DIRECTIONS:
Only the lines from the start of the data through the one containing "0.0579 (-0.00561) |" belong in your answer; return them exactly.

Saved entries
%%

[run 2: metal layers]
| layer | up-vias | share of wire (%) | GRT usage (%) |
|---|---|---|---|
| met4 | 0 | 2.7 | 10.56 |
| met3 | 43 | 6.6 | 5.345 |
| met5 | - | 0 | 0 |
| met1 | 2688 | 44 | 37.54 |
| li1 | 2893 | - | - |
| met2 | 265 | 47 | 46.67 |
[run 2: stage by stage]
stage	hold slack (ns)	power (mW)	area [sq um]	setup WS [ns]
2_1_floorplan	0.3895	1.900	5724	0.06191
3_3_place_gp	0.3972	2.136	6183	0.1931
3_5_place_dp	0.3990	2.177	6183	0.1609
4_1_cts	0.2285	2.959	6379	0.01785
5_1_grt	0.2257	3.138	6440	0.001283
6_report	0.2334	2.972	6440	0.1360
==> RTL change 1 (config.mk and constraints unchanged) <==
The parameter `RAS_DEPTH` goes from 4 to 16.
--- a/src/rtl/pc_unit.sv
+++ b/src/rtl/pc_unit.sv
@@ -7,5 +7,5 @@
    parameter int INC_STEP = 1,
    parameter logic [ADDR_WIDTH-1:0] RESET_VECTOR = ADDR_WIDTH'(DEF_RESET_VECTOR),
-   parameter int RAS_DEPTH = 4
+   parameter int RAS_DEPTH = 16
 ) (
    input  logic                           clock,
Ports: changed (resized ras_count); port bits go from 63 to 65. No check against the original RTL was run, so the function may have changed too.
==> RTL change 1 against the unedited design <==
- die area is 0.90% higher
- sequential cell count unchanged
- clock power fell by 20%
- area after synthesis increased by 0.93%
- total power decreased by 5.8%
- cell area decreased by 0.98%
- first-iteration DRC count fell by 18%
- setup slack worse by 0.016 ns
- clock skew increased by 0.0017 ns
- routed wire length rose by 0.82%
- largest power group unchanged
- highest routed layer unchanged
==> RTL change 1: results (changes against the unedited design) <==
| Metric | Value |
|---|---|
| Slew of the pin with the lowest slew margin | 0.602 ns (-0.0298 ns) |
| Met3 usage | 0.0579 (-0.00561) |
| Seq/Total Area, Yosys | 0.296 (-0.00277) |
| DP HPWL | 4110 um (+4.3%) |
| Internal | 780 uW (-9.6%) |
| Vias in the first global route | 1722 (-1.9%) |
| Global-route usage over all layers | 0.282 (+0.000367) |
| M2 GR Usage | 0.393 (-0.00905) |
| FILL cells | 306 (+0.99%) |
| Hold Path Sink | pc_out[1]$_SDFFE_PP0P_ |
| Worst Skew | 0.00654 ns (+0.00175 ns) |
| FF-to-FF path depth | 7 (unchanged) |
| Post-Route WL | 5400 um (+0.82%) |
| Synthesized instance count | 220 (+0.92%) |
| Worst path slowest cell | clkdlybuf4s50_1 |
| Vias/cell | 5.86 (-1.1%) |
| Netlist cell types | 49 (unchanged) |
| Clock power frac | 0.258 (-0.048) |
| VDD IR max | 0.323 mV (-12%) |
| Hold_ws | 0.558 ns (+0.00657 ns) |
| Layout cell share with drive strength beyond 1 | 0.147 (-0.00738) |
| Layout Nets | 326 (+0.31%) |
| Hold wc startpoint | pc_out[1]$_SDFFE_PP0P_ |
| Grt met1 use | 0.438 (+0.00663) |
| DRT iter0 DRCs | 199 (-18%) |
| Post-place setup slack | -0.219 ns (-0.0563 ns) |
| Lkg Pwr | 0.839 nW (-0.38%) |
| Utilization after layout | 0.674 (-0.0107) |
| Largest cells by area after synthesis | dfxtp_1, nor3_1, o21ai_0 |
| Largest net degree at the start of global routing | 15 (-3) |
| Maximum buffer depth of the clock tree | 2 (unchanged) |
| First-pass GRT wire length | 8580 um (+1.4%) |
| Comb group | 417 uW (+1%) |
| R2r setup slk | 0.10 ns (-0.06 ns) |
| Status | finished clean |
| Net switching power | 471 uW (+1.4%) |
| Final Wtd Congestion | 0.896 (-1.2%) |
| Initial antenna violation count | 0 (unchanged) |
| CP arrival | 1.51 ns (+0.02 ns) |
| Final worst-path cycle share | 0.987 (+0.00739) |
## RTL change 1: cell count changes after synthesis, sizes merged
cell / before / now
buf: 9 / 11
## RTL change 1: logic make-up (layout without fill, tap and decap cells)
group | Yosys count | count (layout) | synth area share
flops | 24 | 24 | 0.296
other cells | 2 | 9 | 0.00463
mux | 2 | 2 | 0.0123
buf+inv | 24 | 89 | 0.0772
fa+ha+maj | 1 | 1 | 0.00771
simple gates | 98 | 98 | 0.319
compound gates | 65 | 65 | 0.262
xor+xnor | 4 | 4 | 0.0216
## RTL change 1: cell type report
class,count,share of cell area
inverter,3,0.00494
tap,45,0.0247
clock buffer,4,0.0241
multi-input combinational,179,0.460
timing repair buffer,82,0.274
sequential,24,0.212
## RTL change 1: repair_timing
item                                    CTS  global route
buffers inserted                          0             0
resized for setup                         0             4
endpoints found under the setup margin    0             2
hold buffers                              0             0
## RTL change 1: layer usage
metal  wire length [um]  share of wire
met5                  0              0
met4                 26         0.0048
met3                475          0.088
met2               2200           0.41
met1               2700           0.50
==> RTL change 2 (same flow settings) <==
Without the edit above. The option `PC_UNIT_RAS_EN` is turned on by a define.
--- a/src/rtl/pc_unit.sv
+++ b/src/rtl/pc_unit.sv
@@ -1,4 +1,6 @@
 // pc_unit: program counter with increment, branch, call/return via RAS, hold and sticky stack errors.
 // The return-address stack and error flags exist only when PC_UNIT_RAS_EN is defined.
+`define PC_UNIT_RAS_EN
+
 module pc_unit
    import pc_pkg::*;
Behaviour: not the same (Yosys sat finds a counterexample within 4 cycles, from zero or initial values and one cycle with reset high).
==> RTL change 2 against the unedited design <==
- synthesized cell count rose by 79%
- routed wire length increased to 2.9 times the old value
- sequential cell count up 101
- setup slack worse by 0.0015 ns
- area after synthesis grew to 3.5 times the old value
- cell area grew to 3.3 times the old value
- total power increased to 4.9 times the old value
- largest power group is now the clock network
**src/rtl/td4_pkg.sv**
```systemverilog
// Shared encodings for the TD4 sequencer: opcodes, FSM states, mux selects.
// Latency: n/a (definitions only).
// Backpressure: n/a.
package td4_pkg;

   // Opcodes: upper nibble of the instruction byte
   localparam logic [3:0] OP_ADD_A_IM = 4'b0000;
   localparam logic [3:0] OP_MOV_A_B  = 4'b0001;
   localparam logic [3:0] OP_IN_A     = 4'b0010;
   localparam logic [3:0] OP_MOV_A_IM = 4'b0011;
   localparam logic [3:0] OP_MOV_B_A  = 4'b0100;
   localparam logic [3:0] OP_ADD_B_IM = 4'b0101;
   localparam logic [3:0] OP_IN_B     = 4'b0110;
   localparam logic [3:0] OP_MOV_B_IM = 4'b0111;
   localparam logic [3:0] OP_OUT_B    = 4'b1001;
   localparam logic [3:0] OP_OUT_IM   = 4'b1011;
   localparam logic [3:0] OP_JNC_IM   = 4'b1110;
   localparam logic [3:0] OP_JMP_IM   = 4'b1111;

   // Datapath mux source select
   localparam logic [1:0] SEL_A    = 2'd0;
   localparam logic [1:0] SEL_B    = 2'd1;
   localparam logic [1:0] SEL_IN   = 2'd2;
   localparam logic [1:0] SEL_ZERO = 2'd3;

   // ST_HOLD is only reachable when single-stepping is compiled in
   typedef enum logic [1:0] {
      ST_IDLE  = 2'd0,
      ST_FETCH = 2'd1,
      ST_EXEC  = 2'd2,
      ST_HOLD  = 2'd3
   } state_t;

   // Decoded control word; imm_en says whether the immediate field reaches the adder
   typedef struct packed {
      logic [1:0] sel;
      logic       ld_a;
      logic       ld_b;
      logic       ld_out;
      logic       ld_pc;
      logic       pc_inc;
      logic       imm_en;
   } ctrl_t;

endpackage

```
**src/rtl/td4_decoder.sv**
```systemverilog
// Purpose: combinational opcode + carry flag -> sel / loads / pc_inc / immediate-enable.
// Latency: 0 cycles (pure combinational).
// Backpressure: none; ports: op (opcode), carry_flag (registered carry), ctrl (control word).
module td4_decoder
   import td4_pkg::*;
#(
   parameter int OP_W = 4
) (
   input  logic [OP_W-1:0] op,
   input  logic            carry_flag,
   output ctrl_t           ctrl
);

   always_comb begin
      // Default is NOP: advance the PC, no register load
      ctrl        = '0;
      ctrl.sel    = SEL_A;
      ctrl.pc_inc = 1'b1;
      case (op)
         OP_W'(OP_ADD_A_IM): begin ctrl.sel = SEL_A;    ctrl.ld_a   = 1'b1; ctrl.imm_en = 1'b1; end
         OP_W'(OP_ADD_B_IM): begin ctrl.sel = SEL_B;    ctrl.ld_b   = 1'b1; ctrl.imm_en = 1'b1; end
         OP_W'(OP_MOV_A_IM): begin ctrl.sel = SEL_ZERO; ctrl.ld_a   = 1'b1; ctrl.imm_en = 1'b1; end
         OP_W'(OP_MOV_B_IM): begin ctrl.sel = SEL_ZERO; ctrl.ld_b   = 1'b1; ctrl.imm_en = 1'b1; end
         OP_W'(OP_MOV_A_B):  begin ctrl.sel = SEL_B;    ctrl.ld_a   = 1'b1; end
         OP_W'(OP_MOV_B_A):  begin ctrl.sel = SEL_A;    ctrl.ld_b   = 1'b1; end
         OP_W'(OP_IN_A):     begin ctrl.sel = SEL_IN;   ctrl.ld_a   = 1'b1; end
         OP_W'(OP_IN_B):     begin ctrl.sel = SEL_IN;   ctrl.ld_b   = 1'b1; end
         OP_W'(OP_OUT_B):    begin ctrl.sel = SEL_B;    ctrl.ld_out = 1'b1; end
         OP_W'(OP_OUT_IM):   begin ctrl.sel = SEL_ZERO; ctrl.ld_out = 1'b1; ctrl.imm_en = 1'b1; end
         OP_W'(OP_JMP_IM): begin
            ctrl.sel    = SEL_ZERO;
            ctrl.ld_pc  = 1'b1;
            ctrl.pc_inc = 1'b0;
            ctrl.imm_en = 1'b1;
         end
         OP_W'(OP_JNC_IM): begin
            // Branch on the flag left by the previous instruction
            if (!carry_flag) begin
               ctrl.sel    = SEL_ZERO;
               ctrl.ld_pc  = 1'b1;
               ctrl.pc_inc = 1'b0;
               ctrl.imm_en = 1'b1;
            end
         end
         default: ;
      endcase
   end

endmodule

```
**src/rtl/td4_sequencer.sv**
```systemverilog
// Purpose: TD4 fetch/exec sequencer: fetches from ROM, decodes IR, drives datapath enables, owns carry flag.
// Latency: 2 cycles per instruction (+1 per ROM ack wait; +1 HOLD cycle when TD4_STEP_EN is defined).
// Backpressure: stalls in FETCH until rom_ack; with TD4_STEP_EN, parks in HOLD until step.
// Ports: clk/clr_n, rom_req/rom_ack/rom_data fetch handshake, carry_in from adder,
//        ld_a/ld_b/ld_out/ld_pc/pc_inc/sel/imm datapath controls, carry_flag, busy, step (TD4_STEP_EN only).
module td4_sequencer
   import td4_pkg::*;
#(
   parameter int DATA_W = 4,
   parameter int OP_W   = 4
) (
   input  logic                   clk,
   input  logic                   clr_n,
   output logic                   rom_req,
   input  logic                   rom_ack,
   input  logic [OP_W+DATA_W-1:0] rom_data,
   input  logic                   carry_in,
   output logic                   ld_a,
   output logic                   ld_b,
   output logic                   ld_out,
   output logic                   ld_pc,
   output logic                   pc_inc,
   output logic [1:0]             sel,
   output logic [DATA_W-1:0]      imm,
   output logic                   carry_flag,
`ifdef TD4_STEP_EN
   input  logic                   step,
`endif
   output logic                   busy
);

   state_t                 state;
   state_t                 state_nxt;
   logic [OP_W+DATA_W-1:0] ir;
   ctrl_t                  dec;

   td4_decoder #(.OP_W(OP_W)) u_decoder (
      .op         (ir[DATA_W +: OP_W]),
      .carry_flag (carry_flag),
      .ctrl       (dec)
   );

   always_ff @(posedge clk or negedge clr_n) begin
      if (!clr_n) begin
         state      <= ST_IDLE;
         ir         <= '0;
         carry_flag <= 1'b0;
      end else begin
         state <= state_nxt;
         if (state == ST_FETCH && rom_ack)
            ir <= rom_data;
         // Every instruction latches the adder carry, whether or not it used the adder
         if (state == ST_EXEC)
            carry_flag <= carry_in;
      end
   end

   always_comb begin
      state_nxt = state;
      rom_req   = 1'b0;
      busy      = 1'b0;
      ld_a      = 1'b0;
      ld_b      = 1'b0;
      ld_out    = 1'b0;
      ld_pc     = 1'b0;
      pc_inc    = 1'b0;
      sel       = SEL_A;
      imm       = '0;
      case (state)
         ST_IDLE: begin
            state_nxt = ST_FETCH;
         end
         ST_FETCH: begin
            rom_req = 1'b1;
            busy    = 1'b1;
            if (rom_ack)
               state_nxt = ST_EXEC;
         end
         ST_EXEC: begin
            busy   = 1'b1;
            ld_a   = dec.ld_a;
            ld_b   = dec.ld_b;
            ld_out = dec.ld_out;
            ld_pc  = dec.ld_pc;
            pc_inc = dec.pc_inc;
            sel    = dec.sel;
            imm    = dec.imm_en ? ir[DATA_W-1:0] : '0;
`ifdef TD4_STEP_EN
            state_nxt = ST_HOLD;
`else
            state_nxt = ST_FETCH;
`endif
         end
         ST_HOLD: begin
`ifdef TD4_STEP_EN
            if (step)
               state_nxt = ST_FETCH;
`else
            state_nxt = ST_FETCH;
`endif
         end
         default: state_nxt = ST_IDLE;
      endcase
   end

endmodule
```
**config.mk**
```make
export PLATFORM = sky130hd
export DESIGN_NAME = td4_sequencer
export DESIGN_NICKNAME = d
export VERILOG_FILES = /design/src/rtl/td4_pkg.sv /design/src/rtl/td4_decoder.sv /design/src/rtl/td4_sequencer.sv
export SDC_FILE = /design/constraint.sdc
export NUM_CORES = 1
export LEC_CHECK = 0
export BUFFER_PORTS_ARGS = -buffer_cell sky130_fd_sc_hd__buf_2
export CAP_MARGIN = 5
export CELL_PAD_IN_SITES_DETAIL_PLACEMENT = 0
export CELL_PAD_IN_SITES_GLOBAL_PLACEMENT = 2
export CORE_MARGIN = 1.5
export CORE_UTILIZATION = 24
export DETAILED_ROUTE_END_ITERATION = 16
export HOLD_SLACK_MARGIN = 0.08
export PLACE_DENSITY = 0.73
export SETUP_SLACK_MARGIN = 0.3
export SYNTH_ARGS = -nofsm -noshare
export SYNTH_HDL_FRONTEND = slang
export SYNTH_HIERARCHICAL = 1
export SYNTH_SLANG_ARGS = --single-unit
```
**constraint.sdc**
```tcl
create_clock -name clk -period 1.4 [get_ports clk]
set_clock_uncertainty 0.15 [all_clocks]
set_input_delay 0.14 -clock clk [delete_from_list [all_inputs] [get_ports clk]]
set_output_delay 0.14 -clock clk [all_outputs]
set_load 0.05 [all_outputs]
```
==> flow_summary.yaml <==
status:
  violations: "setup timing"
  status: "finished, violations left"
power_and_ir_drop:
  power-per-cell-area_nw_per_um2: 2380
  max-vdd-ir-drop_v: 0.00152
  power.leakage_nw: 0.635
critical_path:
  cp-start-kind: "flop"
  crit_path_end_kind: "primary output"
  slowest_stage: "dfrtp_1"
  worst_r2r_path_depth: 5
  cpPeakStageDelay_ps: 420
  critical-path-top-delay-family: "compound AO/OA/AOI/OAI gates"
  path_cells: "o21bai_4 -> a221o_1 -> and3_4 -> buf_6"
  worstPathRequired_ps: 1110
  arrival_ps: 1540
  worstPathMaxFanout: 4
  timing.rr.end: "ir[2]$_DFFE_PN0P_"
  crit_type: "flop to primary output"
  r2r_start: "state[0]$_DFFE_PN0P_"
  r2r_slack_ps: -100
  path_buf_inv: 1
yosys:
  syn-cell-area_um2: 627
  syn-num-nets: 73
  syn_inst: 57
  synth_area_leader_cell: "dfrtp_1"
  synth_top_area_share_pct: 43.9
  yosys_warnings: 6
  yosysSeqAreaShare_pct: 43.9
  netlist_top_cells_area: "dfrtp_1 44%, mux2_2 18%, ha_1 8.0%, and2_1 7.0%, and3_1 4.0%"
  synth.distinct_cells: 18
  ys_ff_latch: 11
  syn_avg_cell_area_um2: 11.0
route:
  final_antenna_net_count: 0
  wire_per_inst_um: 12.1
  wl_met1_um: 730
  dr_wl_met3_um: 48
  wl_met2_um: 923
  vias: 610
  first_pass_iters: 2
  top_layer: "met4"
  vias_per_cell: 4.30
  drc: 0
  initialDrtViolationCount: 5
  routed_wl_um: 1730
floorplan:
  die-area_um2: 2930
  core_um2: 2480
  start_util_pct: 25.3
  die_y_um: 54.1
  rows: 18
  fp.dieW_um: 54.1
  ios: 26
layout:
  area_growth_syn_to_layout_pct: 115
  final_cell_mix: "15 x buf_6, 11 x dlygate4sd3_1, 11 x buf_2"
  fin_cells: 142
  num_antenna_cells: 0
  layout_commonest_cell: "buf_6"
  drive_gt1_share_pct: 72.3
  nets: 129
global_routing:
  grt_pass1_vias: 627
  track_usage_pct: 13.4
  grt_max_degree: 12
  grt_first_pass_wirelength_um: 2770
  antenna_found_initial: 0
  overflow: 0
clock_tree:
  cts_tree: "yes"
  clkSlewWorstSetupHoldPaths_ps: 70
  cts_buffers: 3
  clk_path_buf_depth: 2
  clock-root-buffer: "clkbuf_4"
  h-tree-depth: 1
  numClockSinks: 11
  worstSkewPairLatency_ps: 260
sta:
  timing.fmax_mhz: 546
  setup_ws_ps: -431
  rsz0062_at_grt: "true"
  slew_headroom_pct: 83.0
  period_share_pct: 131
  period_minus_slack_ps: 1830
  holdWs_ps: 122
  finalSetupViolations: 22
  final_max_slew_viol_count: 0
  hold_viol_final: 0
  worst_pin_slew_ps: 256
job:
  maxCapViolCount: 0
hold_path:
  min_path_type: "input pin to asynchronous set/reset pin"
placement:
  dp_hpwl_um: 1160
  placed_cells: 122
  gp_congestion: 0.741
  port_buffers: 25
## cell usage after synthesis
cell and n:
dfrtp_1 11, mux2_2 10, and2_1 7, inv_1 5
and3_1 4, ha_1 4, nand2_1 2, nand2b_1 2
nor2_1 2, nor2b_1 2, a221o_1 1, and4_2 1
nand2_2 1, nor4_1 1, o21a_1 1, o21ai_0 1
o21bai_1 1, o31a_1 1
## sequential cells by signal, summed over array words and instances (netlist names)
name,cells
ir,8
carry_flag,1
state,2
## through the flow
step	worst slack, ps	TNS [ps]	util, %	instance area [um2]	power (W)
final	-431	-4860	54.4	1350	0.00321
after global placement	-203	-1270	39.9	990	0.00238
after detailed placement	-224	-1500	39.9	990	0.00240
after global routing	-511	-6090	54.4	1350	0.00343
after floorplan	-103	-412	-	752	0.00194
after CTS	-440	-5090	52.9	1310	0.00311
## area by class of cell
| cell class | instances | area (um2) |
|---|---|---|
| Tap cell | 30 | 37.5 |
| Multi-Input combinational cell | 41 | 492 |
| Inverter | 5 | 22.5 |
| Fill cell | 237 | 1130 |
| Clock buffer | 4 | 26.3 |
| Sequential cell | 11 | 279 |
| Timing Repair Buffer | 51 | 492 |
## what timing repair did
item / 4_1_cts / 5_1_grt
pin swaps: 3 / 4
setup endpoints to repair: 24 / 25
cloned: 0 / 0
resized for setup: 46 / 8
setup buffers: 3 / 2
hold buffers: 11 / 0
endpoints found under the hold margin: 21 / 0
## worst register-to-register path, cell delays in order, from the launching register on
cell	delay, ps
dfrtp_1	400
buf_6	120
buf_6	120
ha_4	180
nand2_8	110
mux2_4	310
==> config.mk <==
export PLATFORM = sky130hd
export DESIGN_NAME = im_loader
export DESIGN_NICKNAME = d
export VERILOG_FILES = /design/src/rtl/im_loader.sv
export SDC_FILE = /design/constraint.sdc
export NUM_CORES = 1
export LEC_CHECK = 0
export BUFFER_PORTS_ARGS = -buffer_cell sky130_fd_sc_hd__buf_2
export CORE_MARGIN = 10
export CORE_UTILIZATION = 53
export CTS_BUF_LIST = sky130_fd_sc_hd__clkbuf_8
export CTS_CLUSTER_DIAMETER = 30
export DETAILED_ROUTE_END_ITERATION = 7
export PLACE_DENSITY = 0.76
export SYNTH_ARGS = -nofsm -noshare
export SYNTH_HDL_FRONTEND = slang
export SYNTH_SLANG_ARGS = --single-unit
==> constraint.sdc <==
create_clock -name clk -period 4.5 [get_ports clk]
set_input_delay 0.225 -clock clk [delete_from_list [all_inputs] [get_ports clk]]
set_output_delay 0.225 -clock clk [all_outputs]
set_load 0.005 [all_outputs]
[src/rtl/mem_pkg.sv]
// mem_pkg: shared load-size encodings, FSM state type and datapath width for mem_access_stage
package mem_pkg;
  localparam int DATA_BITS = 32;
  localparam logic [1:0] EW_WORD = 2'b00;
  localparam logic [1:0] EW_HALF = 2'b01;
  localparam logic [1:0] EW_BYTE = 2'b10;
  typedef enum logic [1:0] {IDLE = 2'd0, REQ = 2'd1, RESP = 2'd2} state_t;
endpackage

[src/rtl/load_extract.sv]
// load_extract: picks the addressed byte/halfword lane of a read word and sign- or zero-extends it
module load_extract
  import mem_pkg::*;
(
  input  logic [DATA_BITS-1:0] rdata,
  input  logic [1:0]           addr_lo,
  input  logic [1:0]           extr_word,
  input  logic                 extr_signed,
  output logic [DATA_BITS-1:0] value
);
  logic [7:0] b;
  logic [15:0] h;
  // lane select, then extension; EW 11 falls through to a full word
  always_comb begin
    b = rdata[{addr_lo, 3'b000} +: 8];
    h = rdata[{addr_lo[1], 4'b0000} +: 16];
    value = extr_word == EW_BYTE ? {{24{extr_signed & b[7]}}, b} :
            extr_word == EW_HALF ? {{16{extr_signed & h[15]}}, h} : rdata;
  end
endmodule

%%

EXERCISE ANSWER:
[run 2: metal layers]
| layer | up-vias | share of wire (%) | GRT usage (%) |
|---|---|---|---|
| met4 | 0 | 2.7 | 10.56 |
| met3 | 43 | 6.6 | 5.345 |
| met5 | - | 0 | 0 |
| met1 | 2688 | 44 | 37.54 |
| li1 | 2893 | - | - |
| met2 | 265 | 47 | 46.67 |
[run 2: stage by stage]
stage	hold slack (ns)	power (mW)	area [sq um]	setup WS [ns]
2_1_floorplan	0.3895	1.900	5724	0.06191
3_3_place_gp	0.3972	2.136	6183	0.1931
3_5_place_dp	0.3990	2.177	6183	0.1609
4_1_cts	0.2285	2.959	6379	0.01785
5_1_grt	0.2257	3.138	6440	0.001283
6_report	0.2334	2.972	6440	0.1360
==> RTL change 1 (config.mk and constraints unchanged) <==
The parameter `RAS_DEPTH` goes from 4 to 16.
--- a/src/rtl/pc_unit.sv
+++ b/src/rtl/pc_unit.sv
@@ -7,5 +7,5 @@
    parameter int INC_STEP = 1,
    parameter logic [ADDR_WIDTH-1:0] RESET_VECTOR = ADDR_WIDTH'(DEF_RESET_VECTOR),
-   parameter int RAS_DEPTH = 4
+   parameter int RAS_DEPTH = 16
 ) (
    input  logic                           clock,
Ports: changed (resized ras_count); port bits go from 63 to 65. No check against the original RTL was run, so the function may have changed too.
==> RTL change 1 against the unedited design <==
- die area is 0.90% higher
- sequential cell count unchanged
- clock power fell by 20%
- area after synthesis increased by 0.93%
- total power decreased by 5.8%
- cell area decreased by 0.98%
- first-iteration DRC count fell by 18%
- setup slack worse by 0.016 ns
- clock skew increased by 0.0017 ns
- routed wire length rose by 0.82%
- largest power group unchanged
- highest routed layer unchanged
==> RTL change 1: results (changes against the unedited design) <==
| Metric | Value |
|---|---|
| Slew of the pin with the lowest slew margin | 0.602 ns (-0.0298 ns) |
| Met3 usage | 0.0579 (-0.00561) |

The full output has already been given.